Super Paintball

The cows have purchased a Super Paintball Deluxe game set from
Tycow, the cow-toy manufacturer. Bessie, knowing you can help, has
partitioned the pasture into a set of N x N unit squares (1 <= N
<= 100) and compiled a list of the K (1 <= K <= 100,000) locations
(1 <= R_i <= N; 1 <= C_i <= N) of every one of her opponents in the
Paintball game.

This paintball game features a paintball gun that can shoot paintballs
in any of eight directions: north, south, east, west, and the
diagonals that split those directions exactly (northeast, southeast,
northwest, southwest).

Bessie wants you to tell her the total number of squares she can
occupy and still be able to shoot all of her opponents (she can
even shoot them if she shares the same square as they occupy!).
She's a good shot and can shoot around cows that are hiding behind
other cows collinearly.

PROBLEM NAME: superpaint

INPUT FORMAT:

* Line 1: Two space-separated integers: N and K

* Lines 2..K+1: Line i+1 describes cow i's location with two
        space-separated integers: R_i and C_i

SAMPLE INPUT:

4 3
2 1
2 3
4 1

INPUT DETAILS:

The pasture has 4 rows and 4 columns.

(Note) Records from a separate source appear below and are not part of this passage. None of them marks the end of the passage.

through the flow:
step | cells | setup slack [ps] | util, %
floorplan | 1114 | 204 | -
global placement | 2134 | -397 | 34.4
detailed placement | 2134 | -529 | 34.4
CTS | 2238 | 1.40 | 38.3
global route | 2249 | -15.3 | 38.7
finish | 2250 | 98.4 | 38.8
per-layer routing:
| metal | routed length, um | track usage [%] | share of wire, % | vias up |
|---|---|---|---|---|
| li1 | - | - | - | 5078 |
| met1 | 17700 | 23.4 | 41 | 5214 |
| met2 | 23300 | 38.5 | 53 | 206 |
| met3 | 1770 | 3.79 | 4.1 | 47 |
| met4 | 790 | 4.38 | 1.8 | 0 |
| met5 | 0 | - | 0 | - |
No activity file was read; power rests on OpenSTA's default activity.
$ cat src/rtl/cond_flags_stage_pkg.sv
// Shared condition-code encoding and flag bit positions for the
// condition/flags pipeline stage.
package cond_pkg;

  typedef enum logic [3:0] {
    EQ = 4'b0000,
    NE = 4'b0001,
    CS = 4'b0010,
    CC = 4'b0011,
    MI = 4'b0100,
    PL = 4'b0101,
    VS = 4'b0110,
    VC = 4'b0111,
    HI = 4'b1000,
    LS = 4'b1001,
    GE = 4'b1010,
    LT = 4'b1011,
    GT = 4'b1100,
    LE = 4'b1101,
    AL = 4'b1110,
    NV = 4'b1111
  } cond_e;

  localparam int unsigned FLAG_N = 0;
  localparam int unsigned FLAG_Z = 1;
  localparam int unsigned FLAG_C = 2;
  localparam int unsigned FLAG_V = 3;

endpackage

$ cat src/rtl/cond_flags_stage_if.sv
// Valid/ready bus around the condition/flags stage: upstream ALU side
// (i_*) and downstream side (o_*), named as seen by the stage.
interface cond_flags_stage_if #(
  parameter int unsigned N = 64
) ();
  logic         i_valid;
  logic         o_ready;
  logic [N-1:0] i_result;
  logic [3:0]   i_nzcv;
  logic         i_set_flags;
  logic         i_is_bcond;
  logic [3:0]   i_cond;
  logic         o_valid;
  logic         i_ready;
  logic [N-1:0] o_result;
  logic         o_taken;
  logic [3:0]   o_flags;
  logic [15:0]  o_taken_cnt;

  modport master (
    output i_valid, i_result, i_nzcv, i_set_flags, i_is_bcond, i_cond, i_ready,
    input  o_ready, o_valid, o_result, o_taken, o_flags, o_taken_cnt
  );

  modport slave (
    input  i_valid, i_result, i_nzcv, i_set_flags, i_is_bcond, i_cond, i_ready,
    output o_ready, o_valid, o_result, o_taken, o_flags, o_taken_cnt
  );
endinterface

$ cat src/rtl/cond_eval.sv
// Combinational condition-code evaluation against a 4-bit NZCV flag word.
module cond_eval
  import cond_pkg::*;
(
  input  logic [3:0] flags,
  input  logic [3:0] cond,
  output logic       cond_true
);
  logic n, z, c, v;

  always_comb begin
    n = flags[FLAG_N];
    z = flags[FLAG_Z];
    c = flags[FLAG_C];
    v = flags[FLAG_V];
    cond_true = 1'b1;
    case (cond_e'(cond))
      EQ: cond_true = z;
      NE: cond_true = !z;
      CS: cond_true = c;
      CC: cond_true = !c;
      MI: cond_true = n;
      PL: cond_true = !n;
      VS: cond_true = v;
      VC: cond_true = !v;
      HI: cond_true = c && !z;
      LS: cond_true = !(c && !z);
      GE: cond_true = (n == v);
      LT: cond_true = (n != v);
      GT: cond_true = !z && (n == v);
      LE: cond_true = !(!z && (n == v));
      default: cond_true = 1'b1;
    endcase
  end
endmodule

$ cat src/rtl/cond_flags_stage.sv
// Single-entry pipeline stage: registers the ALU result, maintains the
// architectural flag register and resolves conditional branches.
module cond_flags_stage
  import cond_pkg::*;
#(
  parameter int unsigned N = 64
) (
  input logic               i_clk,
  input logic               i_rst_n,
  cond_flags_stage_if.slave bus
);
  logic         valid_q, valid_d;
  logic [N-1:0] result_q, result_d;
  logic         taken_q, taken_d;
  logic [3:0]   flags_q, flags_d;
  logic [15:0]  cnt_q, cnt_d;
  logic         ready, in_xfer, out_xfer, cond_true, taken_new;

  // Evaluated on the registered flags, so a flag-setting branch sees old flags.
  cond_eval u_cond_eval (
    .flags     (flags_q),
    .cond      (bus.i_cond),
    .cond_true (cond_true)
  );

  always_comb begin
    ready     = !valid_q || bus.i_ready;
    in_xfer   = bus.i_valid && ready;
    out_xfer  = valid_q && bus.i_ready;
    taken_new = bus.i_is_bcond && cond_true;

    valid_d  = valid_q;
    result_d = result_q;
    taken_d  = taken_q;
    flags_d  = flags_q;
    cnt_d    = cnt_q;

    if (in_xfer) begin
      valid_d  = 1'b1;
      result_d = bus.i_result;
      taken_d  = taken_new;
      if (bus.i_set_flags) flags_d = bus.i_nzcv;
      if (taken_new && (cnt_q != '1)) cnt_d = cnt_q + 16'd1;
    end else if (out_xfer) begin
      valid_d = 1'b0;
    end
  end

  always_ff @(posedge i_clk or negedge i_rst_n) begin
    if (!i_rst_n) begin
      valid_q  <= 1'b0;
      result_q <= '0;
      taken_q  <= 1'b0;
      flags_q  <= '0;
      cnt_q    <= '0;
    end else begin
      valid_q  <= valid_d;
      result_q <= result_d;
      taken_q  <= taken_d;
      flags_q  <= flags_d;
      cnt_q    <= cnt_d;
    end
  end

  assign bus.o_ready     = ready;
  assign bus.o_valid     = valid_q;
  assign bus.o_result    = result_q;
  assign bus.o_taken     = taken_q;
  assign bus.o_flags     = flags_q;
  assign bus.o_taken_cnt = cnt_q;
endmodule

$ cat src/flat_wrapper.sv
// flat-port wrapper written by rule: the top's interface ports become plain ports
module cond_flags_stage_flat import cond_pkg::*;
#(
  parameter int unsigned N = 64
)
  (i_clk, i_rst_n, bus_i_valid, bus_i_result, bus_i_nzcv, bus_i_set_flags, bus_i_is_bcond, bus_i_cond, bus_i_ready, bus_o_ready, bus_o_valid, bus_o_result, bus_o_taken, bus_o_flags, bus_o_taken_cnt);
  cond_flags_stage_if #(.N(N)) bus_i ();
  input logic i_clk;
  input logic i_rst_n;
  input wire logic [$bits(bus_i.i_valid)-1:0] bus_i_valid;
  input wire logic [$bits(bus_i.i_result)-1:0] bus_i_result;
  input wire logic [$bits(bus_i.i_nzcv)-1:0] bus_i_nzcv;
  input wire logic [$bits(bus_i.i_set_flags)-1:0] bus_i_set_flags;
  input wire logic [$bits(bus_i.i_is_bcond)-1:0] bus_i_is_bcond;
  input wire logic [$bits(bus_i.i_cond)-1:0] bus_i_cond;
  input wire logic [$bits(bus_i.i_ready)-1:0] bus_i_ready;
  output wire logic [$bits(bus_i.o_ready)-1:0] bus_o_ready;
  output wire logic [$bits(bus_i.o_valid)-1:0] bus_o_valid;
  output wire logic [$bits(bus_i.o_result)-1:0] bus_o_result;
  output wire logic [$bits(bus_i.o_taken)-1:0] bus_o_taken;
  output wire logic [$bits(bus_i.o_flags)-1:0] bus_o_flags;
  output wire logic [$bits(bus_i.o_taken_cnt)-1:0] bus_o_taken_cnt;
  assign bus_i.i_valid = bus_i_valid;
  assign bus_i.i_result = bus_i_result;
  assign bus_i.i_nzcv = bus_i_nzcv;
  assign bus_i.i_set_flags = bus_i_set_flags;
  assign bus_i.i_is_bcond = bus_i_is_bcond;
  assign bus_i.i_cond = bus_i_cond;
  assign bus_i.i_ready = bus_i_ready;
  assign bus_o_ready = bus_i.o_ready;
  assign bus_o_valid = bus_i.o_valid;
  assign bus_o_result = bus_i.o_result;
  assign bus_o_taken = bus_i.o_taken;
  assign bus_o_flags = bus_i.o_flags;
  assign bus_o_taken_cnt = bus_i.o_taken_cnt;
  cond_flags_stage #(.N(N)) u_core (.i_clk(i_clk), .i_rst_n(i_rst_n), .bus(bus_i));
endmodule
$ cat config.mk
export PLATFORM = sky130hd
export DESIGN_NAME = cond_flags_stage_flat
export DESIGN_NICKNAME = d
export VERILOG_FILES = /design/src/rtl/cond_flags_stage_pkg.sv /design/src/rtl/cond_flags_stage_if.sv /design/src/rtl/cond_eval.sv /design/src/rtl/cond_flags_stage.sv /design/src/flat_wrapper.sv
export SDC_FILE = /design/constraint.sdc
export NUM_CORES = 1
export LEC_CHECK = 0
export BUFFER_PORTS_ARGS = -buffer_cell sky130_fd_sc_hd__buf_4
export CAP_MARGIN = 20
export CORE_UTILIZATION = 45
export CTS_BUF_LIST = sky130_fd_sc_hd__clkbuf_8
export DETAILED_ROUTE_END_ITERATION = 8
export PLACE_DENSITY = 0.88
export SETUP_SLACK_MARGIN = 0.4
export SYNTH_ARGS = -nofsm -noshare
export SYNTH_HDL_FRONTEND = slang
export SYNTH_SLANG_ARGS = --single-unit
$ cat constraint.sdc
create_clock -name i_clk -period 4 [get_ports i_clk]
set_clock_uncertainty 0.1 [all_clocks]
set_input_delay 0.8 -clock i_clk [delete_from_list [all_inputs] [get_ports i_clk]]
set_output_delay 0.8 -clock i_clk [all_outputs]
set_load 0.02 [all_outputs]
==> results.py, run 1 <==
metrics = {
    "cts": {
        "hold_buffers": 0,
        "root_buffer": "clkbuf_8",
        "numCtsBuffers": 9,
        "htreeDepth": 3,
        "cts_sinks": 86,
        "post_cts.repair.setup_buffers": 0,
        "cts_tree": "built",
        "path_clk_slew_ns": 0.09,
        "cts_resized": 0,
        "clk_path_buf_depth": 2,
        "clk_latency_ns": 0.34,
    },
    "drt": {
        "vias": 3186,
        "drt-total-wl_mm": 8.905,
        "viasPerCell": 4.872,
        "drc_errors": 0,
        "drt-pass1-iter-count": 4,
        "antenna_left": 0,
        "drt-initial-drc-count": 94,
        "routedWlPerCell_um": 13.62,
    },
    "place": {
        "io_buffers": 164,
        "dpl.cell_count": 638,
        "gp_congestion": 0.8242,
        "place.detailed.hpwl_mm": 6.473,
    },
    "finish": {
        "fillCellCount": 659,
        "insertedDiodeCount": 0,
        "drive_gt1_frac": 0.3641,
        "post_layout_nonfiller_instances": 654,
        "layout-area-overhead-vs-synth_pct": 41.68,
        "final_nets": 627,
    },
    "die": {
        "fp.dieH_um": 92.11,
        "core_area_um2": 7807,
        "io_pins": 165,
        "die_w_um": 92.11,
        "start_util": 0.4679,
        "dieArea_um2": 8483,
        "rows": 32,
    },
    "power_and_ir_drop": {
        "ir_drop_mv": 0.2596,
        "power_switching_share": 0.3231,
        "p_int_mw": 1.579,
        "p_leak_nw": 2.836,
        "comb_power_share": 0.281,
        "p_seq_frac": 0.467,
        "switching_power_uw": 753.4,
        "p_clk_frac": 0.252,
        "p_per_area_nw_per_um2": 450.5,
    },
    "synthesis": {
        "syn_nets": 466,
        "ys_ff_latch": 86,
        "syn_area_per_cell_um2": 9.441,
        "async_flop_share": 1.000,
        "syn_area_um2": 3654,
        "syn_inst": 387,
        "synth_ff_type": "dfrtp_1",
        "yosysWarnings": 0,
        "synth-seq-area-share": 0.5890,
        "synth.distinct_cells": 37,
        "synth_edf_count": 0,
    },
    "setup_path": {
        "rrSetupSlack_ns": 1.65,
        "cp.arrival_ns": 2.54,
        "startpoint": "bus_i_cond[0]",
        "r2r-end": "u_core.bus.o_taken_cnt[1]",
        "crit_path_end_kind": "flip-flop",
        "cp_max_fo": 16,
        "endpoint": "u_core.bus.o_taken_cnt[1]",
        "path_class": "input pin to flip-flop",
        "r2r-start": "u_core.bus.o_flags[0]",
        "rr_worst_depth": 7,
        "startpoint_type": "input pin",
        "crit_required_ns": 4.12,
    },
    "run_status": {
        "status": "complete, no violations",
    },
    "global_route": {
        "antenna_found_initial": 0,
        "grtUsageMet1": 0.2541,
        "met2_usage": 0.3806,
        "overflow": 0,
        "grt_pass1_vias": 3192,
        "grt.busiest_layer": "met2",
        "grt_max_degree": 87,
        "grt_use_total": 0.2166,
        "met3_usage": 0.05721,
        "grt_pass1_wl_mm": 14.39,
    },
    "timing": {
        "slew_violations": 0,
        "rsz0062_at_grt": "no",
        "setup_viol": 0,
        "tightestPinTransition_ns": 0.6330,
        "fin_crit_sh": 0.6041,
        "finalSetupTns_ns": 0,
        "slew_headroom": 0.5780,
        "layout_min_cycle_time_ns": 2.416,
        "hold_viol_final": 0,
        "fmax_mhz": 413.8,
    },
    "hold_path": {
        "hp-class": "input pin to asynchronous set/reset pin",
    },
    "job": {
        "drv_cap": 0,
    },
}
sequential cells by signal, indices dropped and copies added (netlist names):
register                count
u_core.bus.o_flags          4
u_core.bus.o_result        64
u_core.bus.o_taken          1
u_core.bus.o_taken_cnt     16
u_core.bus.o_valid          1
power by group through the flow:
stage	Combinational [mW]	Sequential (mW)	Clock [mW]
6_report	0.654	1.09	0.588
5_1_grt	0.709	1.11	0.641
4_1_cts	0.659	1.09	0.608
3_5_place_dp	0.658	1.10	0
3_3_place_gp	0.635	1.10	0
2_1_floorplan	0.187	1.24	0
Yosys cell counts, types with 2 or more instances:
cell	count	area [um^2]
nand3_1	8	40.04
nor4_1	3	18.77
nand2_1	202	758.2
and3_1	4	25.02
nand4_1	2	12.51
xor2_1	15	131.4
nor4_2	7	87.58
mux2_2	5	56.30
clkbuf_1	9	33.78
buf_6	3	33.78
o21ai_0	2	10.01
dfrtp_1	86	2152
a21oi_1	2	10.01
buf_1	5	18.77
nor3_1	4	20.02
inv_1	5	18.77
xnor2_1	3	26.28
nand2b_1	3	18.77
layout by cell type (no fill, tap or decap), types with 4 or more instances in the layout:
cell / instances
and3_1: 4
buf_4: 166
clkbuf_8: 10
dfrtp_1: 86
inv_1: 6
mux2_2: 5
nand2_1: 201
nand3_1: 8
nor3_1: 4
nor4_2: 7
xor2_1: 15
routing by layer:
| layer | wire (um) | up-vias |
|---|---|---|
| met5 | 0 | - |
| met4 | 208 | 0 |
| met3 | 624 | 17 |
| met2 | 4556 | 119 |
| met1 | 3516 | 1500 |
| li1 | - | 1550 |
per-stage QoR:
step	util	power, mW	cell area, um^2	setup WS (ns)	hold slack [ns]
floorplan	-	1.429	3654	1.518	0.4044
detailed placement	0.6353	1.763	4960	1.234	0.3640
finish	0.6630	2.332	5176	1.584	0.2685
global route	0.6630	2.455	5176	1.516	0.2751
CTS	0.6595	2.357	5149	1.598	0.3845
global placement	0.6327	1.733	4940	1.288	0.3582
critical path, stage by stage:
cell and delay (ns):
buf_4 0.14, or4_1 0.54, o211ai_2 0.10, a221oi_4 0.04
buf_4 0.22, nor3_1 0.32, mux2_1 0.36
cell type report:
| type | instances | area, um^2 | share of cell area |
|---|---|---|---|
| clock buffers | 10 | 137.6 | 0.02659 |
| clock inverters | 5 | 51.30 | 0.009911 |
| inverters | 5 | 18.77 | 0.003626 |
| multi-input cells | 278 | 1395 | 0.2695 |
| flip-flops and latches | 86 | 2152 | 0.4158 |
| well taps | 102 | 127.6 | 0.02466 |
| repair buffers | 168 | 1294 | 0.2499 |
cell families after synthesis:
kind of cell,count (synthesis),share of synthesized area
buffers and inverters,23,0.03014
xor gates and xnor gates,18,0.04315
DFF,86,0.5890
and+or+nand+nor,240,0.2836
muxes,7,0.02123
AOI/OAI and AO/OA,12,0.02946
adders and majority gates,1,0.003424
how the worst min path moves through the flow:
stage,endpoint,cells after the start
2_1_floorplan,u_core.bus.o_flags[0],0
3_3_place_gp,u_core.bus.o_result[47],2
3_5_place_dp,u_core.bus.o_result[39],2
4_1_cts,u_core.bus.o_result[7],2
5_1_grt,u_core.bus.o_taken_cnt[15],1
6_report,u_core.bus.o_taken_cnt[14],1
Power figures use the tool's default switching activity.
==> run 2: changes to the inputs <==
Clock period 4 ns to 2.4 ns, I/O delays scaled along.
==> run 2 against run 1 <==
Compared with the run above: sequential power is 68% higher; hold slack worse by 0.26 ns; via count is 4.4% higher; wire length is 8.6% higher; combinational power is 97% higher; sequential cell count stayed put; design area is 6.7% higher; power is 75% higher; largest power group unchanged; non-clock buffer count is 17 higher.
==> results.py, run 2 (synthesis gave the netlist of run 1 again) <==
metrics = {
    "drt": {
        "antenna_left": 0,
        "drt-pass1-iter-count": 4,
        "drt-total-wl_mm": 9.668,
        "drt-initial-drc-count": 127,
        "vias": 3325,
        "routedWlPerCell_um": 14.39,
        "viasPerCell": 4.948,
        "drc_errors": 0,
    },
    "die": {
        "dieArea_um2": 8483,
        "io_pins": 165,
        "rows": 32,
        "start_util": 0.4679,
        "fp.dieH_um": 92.11,
        "core_area_um2": 7807,
        "die_w_um": 92.11,
    },
    "cts": {
        "path_clk_slew_ns": 0.08,
        "root_buffer": "clkbuf_8",
        "hold_buffers": 0,
        "cts_sinks": 86,
        "clk_latency_ns": 0.33,
        "clk_path_buf_depth": 2,
        "numCtsBuffers": 9,
        "htreeDepth": 3,
        "cts_tree": "built",
    },
    "place": {
        "dpl.cell_count": 643,
        "gp_congestion": 0.9424,
        "place.detailed.hpwl_mm": 6.511,
        "io_buffers": 164,
        "placed_area_um2": 5020,
    },
    "finish": {
        "final_cell_mix": "200 x nand2_1, 180 x buf_4, 81 x dfrtp_1, 14 x xor2_1",
        "drive_gt1_frac": 0.4228,
        "final_nets": 644,
        "fillCellCount": 567,
        "post_layout_nonfiller_instances": 672,
        "insertedDiodeCount": 0,
        "largest_register_ffs": 64,
        "final_common_cell": "nand2_1",
        "final_area_um2": 5525,
        "post-route-util": 0.7077,
        "layout-area-overhead-vs-synth_pct": 51.23,
    },
    "timing": {
        "hold_viol_final": 0,
        "rsz0062_at_grt": "yes",
        "layout_min_cycle_time_ns": 2.077,
        "slew_headroom": 0.6487,
        "finalSetupTns_ns": 0,
        "fmax_mhz": 481.5,
        "slew_violations": 0,
        "setup_viol": 0,
        "tightestPinTransition_ns": 0.5269,
        "fin_crit_sh": 0.8654,
    },
    "setup_path": {
        "rrSetupSlack_ns": 0.32,
        "cp.arrival_ns": 2.20,
        "cpMaxStageDelayCell": "dfrtp_2",
        "crit_buf_inv": 1,
        "crit_path_end_kind": "flip-flop",
        "crit_family": "simple AND/OR/NAND/NOR gates",
        "path_cells": "xor2_2 -> or4_4 -> o211ai_2 -> a221oi_4 -> buf_12 -> nor3_4 -> mux2_2",
        "cp_max_fo": 8,
        "crit_required_ns": 2.53,
        "path_class": "flip-flop to flip-flop",
        "startpoint": "u_core.bus.o_flags[0]",
        "slowest_delay_ns": 0.46,
        "startpoint_type": "flip-flop",
        "r2r-start": "u_core.bus.o_flags[0]",
    },
    "run_status": {
        "status": "complete, no violations",
    },
    "hold_path": {
        "hp-class": "input pin to asynchronous set/reset pin",
    },
    "global_route": {
        "overflow": 0,
        "grt_pass1_vias": 3219,
        "grt_use_total": 0.2309,
        "grt_max_degree": 47,
        "antenna_found_initial": 0,
        "grt_pass1_wl_mm": 15.31,
    },
    "power_and_ir_drop": {
        "p_per_area_nw_per_um2": 739.7,
        "p_leak_nw": 2.974,
        "ir_drop_mv": 0.4731,
    },
    "job": {
        "drv_cap": 0,
    },
}
[run 2: cell types whose count changed in the layout (fill, tap and decap cells not counted), sizes merged]
cell,delta
buf,+17
clkbuf,-1
clkinvlp,+2
[run 2: path summary, 6_finish.rpt]
path | depth (start not counted) | to
max | 7 | u_core.bus.o_taken_cnt[12]
min | 1 | u_core.bus.o_result[28]
max reg2reg | 7 | u_core.bus.o_taken_cnt[12]
min reg2reg | 2 | u_core.bus.o_result[24]
max in group asynchronous | 2 | u_core.bus.o_flags[1]
min in group i_clk | 3 | u_core.bus.o_result[10]
[run 2: final cells by class]
class / instances / area, um^2 / share of cell area
multi-input cells: 278 / 1589 / 0.2876
inverters: 5 / 18.77 / 0.003397
clock inverters: 7 / 66.31 / 0.01200
repair buffers: 185 / 1441 / 0.2609
well taps: 102 / 127.6 / 0.02310
flip-flops and latches: 86 / 2158 / 0.3906
clock buffers: 9 / 123.9 / 0.02242
[run 2: what timing repair did]
item,4_1_cts,5_1_grt
pin swaps,19,8
resized for setup,23,14
setup endpoints to repair,14,17
cloned,1,0
setup buffers,6,6
[run 2: per-layer routing]
metal  share of wire  GRT usage  vias to the layer above
met3           0.059    0.03980                       19
met1            0.42     0.2930                     1587
met4           0.021    0.08594                        0
met2            0.50     0.3955                      134
met5               0          0                        -
li1                -          -                     1585
[run 2: stage by stage]
stage | total power, mW | worst slack (ns) | hold WS [ns]
finish | 4.087 | 0.3230 | 0.005861
global route | 4.296 | 0.2302 | 0.04355
CTS | 4.029 | 0.3308 | 0.02093
detailed placement | 2.960 | 0.07110 | 0.3637
global placement | 2.915 | 0.1524 | 0.3589
floorplan | 2.385 | 0.3413 | 0.08441
[run 2: power breakdown]
group	internal (mW)	switching (mW)	total, mW	leakage, nW
logic	0.598	0.693	1.29	1.82
registers	1.66	0.170	1.83	1.06
clock network	0.473	0.498	0.972	0.0924
[run 2: worst reg2reg max path, cell delays in order, from the launching register on]
cell	delay (ns)
dfrtp_2	0.46
xor2_2	0.18
or4_4	0.42
o211ai_2	0.10
a221oi_4	0.07
buf_12	0.18
nor3_4	0.12
mux2_2	0.35
==> run 3: changes to the inputs <==
Settings changed: ABC_AREA from default to 1, PLACE_DENSITY 0.88 to 0.87.
==> run 3 against run 2 <==
Compared with the run above: combinational power shrank 13%; utilization down 5.4 points; wire length is 5.9% higher; setup slack gained 0.22 ns; sequential share of layout area up 0.60 points; sequential power down 3%; critical path depth is 1 higher; global-route usage up 0.26 points; critical path type unchanged; largest cell class unchanged.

Bessie needs to shoot cows
at (2,1), (2,3), and (4,1):
           . . . .
           C . C .  
           . . . .   <---  Cow locations
           C . . .

OUTPUT FORMAT:

* Line 1: A single integer that tells how many different locations
        Bessie may occupy if she is to be able to shoot any cow
        according to the shooting rules.

SAMPLE OUTPUT:

5

OUTPUT DETAILS:

Bessie can occupy any of these cells: (2,1), (2,3), (3,2), (4,1),
and (4,3). The diagram below notates possibly shared spaces by '*':
        . . . .           . . . .
        B . B .   ---\    * . * .
        . B . .   ---/    . B . .
        B . B .           * . B .
   Potential Bessie     Bessie & Cows
     Locations